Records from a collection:
= = = = =
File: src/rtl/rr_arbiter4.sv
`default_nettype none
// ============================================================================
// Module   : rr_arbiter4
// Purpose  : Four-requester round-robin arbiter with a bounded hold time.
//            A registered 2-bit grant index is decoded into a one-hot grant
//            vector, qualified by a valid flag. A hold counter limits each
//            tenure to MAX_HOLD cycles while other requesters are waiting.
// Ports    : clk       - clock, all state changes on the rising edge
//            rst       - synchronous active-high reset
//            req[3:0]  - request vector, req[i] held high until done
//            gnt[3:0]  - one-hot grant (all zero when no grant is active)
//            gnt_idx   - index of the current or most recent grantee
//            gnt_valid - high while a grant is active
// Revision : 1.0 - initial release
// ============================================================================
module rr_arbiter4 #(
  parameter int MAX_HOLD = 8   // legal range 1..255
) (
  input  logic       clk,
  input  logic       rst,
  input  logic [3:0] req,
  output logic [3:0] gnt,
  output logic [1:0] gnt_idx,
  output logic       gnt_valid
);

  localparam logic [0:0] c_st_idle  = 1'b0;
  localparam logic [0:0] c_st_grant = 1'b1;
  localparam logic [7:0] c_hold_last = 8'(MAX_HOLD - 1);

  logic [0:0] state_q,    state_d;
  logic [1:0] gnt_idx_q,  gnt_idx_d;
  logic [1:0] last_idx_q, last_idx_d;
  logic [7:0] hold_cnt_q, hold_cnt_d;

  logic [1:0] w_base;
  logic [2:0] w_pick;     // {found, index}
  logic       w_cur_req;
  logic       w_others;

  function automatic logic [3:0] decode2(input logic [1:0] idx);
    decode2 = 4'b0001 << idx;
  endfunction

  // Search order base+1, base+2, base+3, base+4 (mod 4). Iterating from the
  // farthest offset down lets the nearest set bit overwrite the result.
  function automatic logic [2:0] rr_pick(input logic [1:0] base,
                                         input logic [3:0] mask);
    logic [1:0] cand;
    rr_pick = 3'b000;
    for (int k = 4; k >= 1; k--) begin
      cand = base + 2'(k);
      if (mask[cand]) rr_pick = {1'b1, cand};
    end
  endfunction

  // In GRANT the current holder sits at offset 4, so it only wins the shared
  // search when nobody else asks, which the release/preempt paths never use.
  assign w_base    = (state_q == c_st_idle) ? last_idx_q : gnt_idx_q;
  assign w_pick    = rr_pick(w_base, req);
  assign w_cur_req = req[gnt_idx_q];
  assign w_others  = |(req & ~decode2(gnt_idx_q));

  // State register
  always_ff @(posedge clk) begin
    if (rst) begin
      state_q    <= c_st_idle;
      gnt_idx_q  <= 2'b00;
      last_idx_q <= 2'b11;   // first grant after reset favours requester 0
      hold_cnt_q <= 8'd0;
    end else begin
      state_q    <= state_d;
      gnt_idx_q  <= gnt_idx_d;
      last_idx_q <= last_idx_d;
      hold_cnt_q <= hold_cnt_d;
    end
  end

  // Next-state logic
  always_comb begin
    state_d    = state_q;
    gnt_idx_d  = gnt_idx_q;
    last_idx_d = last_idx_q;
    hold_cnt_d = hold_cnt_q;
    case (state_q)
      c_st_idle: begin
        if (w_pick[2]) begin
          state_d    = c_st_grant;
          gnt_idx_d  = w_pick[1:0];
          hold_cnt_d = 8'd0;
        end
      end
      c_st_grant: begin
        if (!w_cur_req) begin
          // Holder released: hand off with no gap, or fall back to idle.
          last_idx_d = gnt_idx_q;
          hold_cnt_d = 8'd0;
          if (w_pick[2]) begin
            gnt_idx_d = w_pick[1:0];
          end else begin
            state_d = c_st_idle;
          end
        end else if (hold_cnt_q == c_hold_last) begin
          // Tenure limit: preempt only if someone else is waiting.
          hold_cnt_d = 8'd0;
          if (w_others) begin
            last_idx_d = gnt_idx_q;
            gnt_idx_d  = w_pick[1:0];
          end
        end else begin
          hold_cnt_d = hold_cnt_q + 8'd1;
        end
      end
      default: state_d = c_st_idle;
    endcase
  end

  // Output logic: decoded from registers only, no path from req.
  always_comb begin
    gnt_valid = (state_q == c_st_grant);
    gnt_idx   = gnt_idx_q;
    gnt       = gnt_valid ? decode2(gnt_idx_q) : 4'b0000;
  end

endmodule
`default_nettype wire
= = = = =
Try it:
Your task is to retype the entries verbatim, starting with the line that holds "last_idx_q <= last_idx_d;" and stopping after the line that holds "if (!w_cur_req) begin".

Answer to this problem:
      last_idx_q <= last_idx_d;
      hold_cnt_q <= hold_cnt_d;
    end
  end

  // Next-state logic
  always_comb begin
    state_d    = state_q;
    gnt_idx_d  = gnt_idx_q;
    last_idx_d = last_idx_q;
    hold_cnt_d = hold_cnt_q;
    case (state_q)
      c_st_idle: begin
        if (w_pick[2]) begin
          state_d    = c_st_grant;
          gnt_idx_d  = w_pick[1:0];
          hold_cnt_d = 8'd0;
        end
      end
      c_st_grant: begin
        if (!w_cur_req) begin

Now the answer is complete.